BEGIN Information

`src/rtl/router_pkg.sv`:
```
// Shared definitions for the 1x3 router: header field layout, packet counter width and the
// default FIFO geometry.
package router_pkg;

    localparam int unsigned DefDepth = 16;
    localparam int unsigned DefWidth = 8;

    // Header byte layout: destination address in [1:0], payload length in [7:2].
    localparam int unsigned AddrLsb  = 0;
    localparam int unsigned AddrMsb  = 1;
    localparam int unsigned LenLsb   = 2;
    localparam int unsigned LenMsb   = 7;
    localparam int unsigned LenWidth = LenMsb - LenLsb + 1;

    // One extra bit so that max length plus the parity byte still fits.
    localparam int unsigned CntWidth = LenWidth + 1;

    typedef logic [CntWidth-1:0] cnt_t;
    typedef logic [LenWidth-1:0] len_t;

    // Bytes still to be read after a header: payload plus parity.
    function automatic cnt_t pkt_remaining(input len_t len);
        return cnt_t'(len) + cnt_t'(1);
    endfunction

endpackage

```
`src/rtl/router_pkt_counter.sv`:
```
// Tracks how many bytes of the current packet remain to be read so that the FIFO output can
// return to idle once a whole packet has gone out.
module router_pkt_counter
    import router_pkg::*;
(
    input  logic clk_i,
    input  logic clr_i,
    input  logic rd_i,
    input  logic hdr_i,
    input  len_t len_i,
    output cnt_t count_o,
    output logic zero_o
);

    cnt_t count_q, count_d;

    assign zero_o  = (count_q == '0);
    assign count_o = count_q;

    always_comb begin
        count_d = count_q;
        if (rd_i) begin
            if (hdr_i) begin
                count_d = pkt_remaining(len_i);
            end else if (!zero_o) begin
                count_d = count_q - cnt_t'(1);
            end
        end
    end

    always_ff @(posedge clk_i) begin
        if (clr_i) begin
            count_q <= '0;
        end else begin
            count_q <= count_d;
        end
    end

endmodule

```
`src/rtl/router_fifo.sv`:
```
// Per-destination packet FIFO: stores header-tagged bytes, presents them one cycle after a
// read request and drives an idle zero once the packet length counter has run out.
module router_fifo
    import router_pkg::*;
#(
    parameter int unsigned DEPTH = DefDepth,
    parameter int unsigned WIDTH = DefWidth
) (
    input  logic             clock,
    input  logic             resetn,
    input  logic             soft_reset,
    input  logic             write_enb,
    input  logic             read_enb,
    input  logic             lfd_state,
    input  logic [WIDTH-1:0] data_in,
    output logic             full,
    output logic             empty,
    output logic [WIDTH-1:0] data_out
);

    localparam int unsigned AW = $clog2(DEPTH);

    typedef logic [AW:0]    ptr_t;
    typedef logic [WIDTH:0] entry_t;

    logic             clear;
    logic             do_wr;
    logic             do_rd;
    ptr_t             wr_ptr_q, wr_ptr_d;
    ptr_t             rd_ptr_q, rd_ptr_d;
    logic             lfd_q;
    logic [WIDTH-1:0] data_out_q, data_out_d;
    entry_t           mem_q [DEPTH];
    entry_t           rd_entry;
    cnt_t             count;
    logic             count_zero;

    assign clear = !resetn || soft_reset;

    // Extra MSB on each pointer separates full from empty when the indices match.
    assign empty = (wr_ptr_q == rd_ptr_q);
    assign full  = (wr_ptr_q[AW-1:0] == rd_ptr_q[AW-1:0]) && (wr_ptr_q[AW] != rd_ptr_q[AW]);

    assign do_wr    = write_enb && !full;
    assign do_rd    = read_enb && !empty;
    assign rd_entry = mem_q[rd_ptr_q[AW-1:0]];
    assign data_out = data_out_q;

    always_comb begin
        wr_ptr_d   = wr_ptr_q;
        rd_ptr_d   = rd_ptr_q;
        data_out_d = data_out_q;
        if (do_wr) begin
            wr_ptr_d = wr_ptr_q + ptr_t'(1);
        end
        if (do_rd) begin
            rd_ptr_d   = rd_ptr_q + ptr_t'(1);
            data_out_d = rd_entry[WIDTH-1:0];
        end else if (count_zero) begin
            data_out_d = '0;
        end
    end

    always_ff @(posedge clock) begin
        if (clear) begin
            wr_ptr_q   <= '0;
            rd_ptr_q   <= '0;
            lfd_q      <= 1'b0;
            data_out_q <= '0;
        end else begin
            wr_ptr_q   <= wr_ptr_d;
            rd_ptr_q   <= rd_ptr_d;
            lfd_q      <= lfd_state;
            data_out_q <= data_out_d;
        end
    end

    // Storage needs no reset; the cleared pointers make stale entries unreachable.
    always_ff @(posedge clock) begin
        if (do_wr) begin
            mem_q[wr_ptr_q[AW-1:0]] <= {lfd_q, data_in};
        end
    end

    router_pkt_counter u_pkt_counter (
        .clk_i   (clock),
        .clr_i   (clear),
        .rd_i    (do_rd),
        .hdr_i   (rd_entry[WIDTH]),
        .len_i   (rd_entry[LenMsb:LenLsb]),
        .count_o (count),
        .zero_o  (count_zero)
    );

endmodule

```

END Information

Assignment → Across the entries above, find each line with the word "LenMsb" and please copy it out.

Result of the exercise →
    localparam int unsigned LenMsb   = 7;
    localparam int unsigned LenWidth = LenMsb - LenLsb + 1;
        .len_i   (rd_entry[LenMsb:LenLsb]),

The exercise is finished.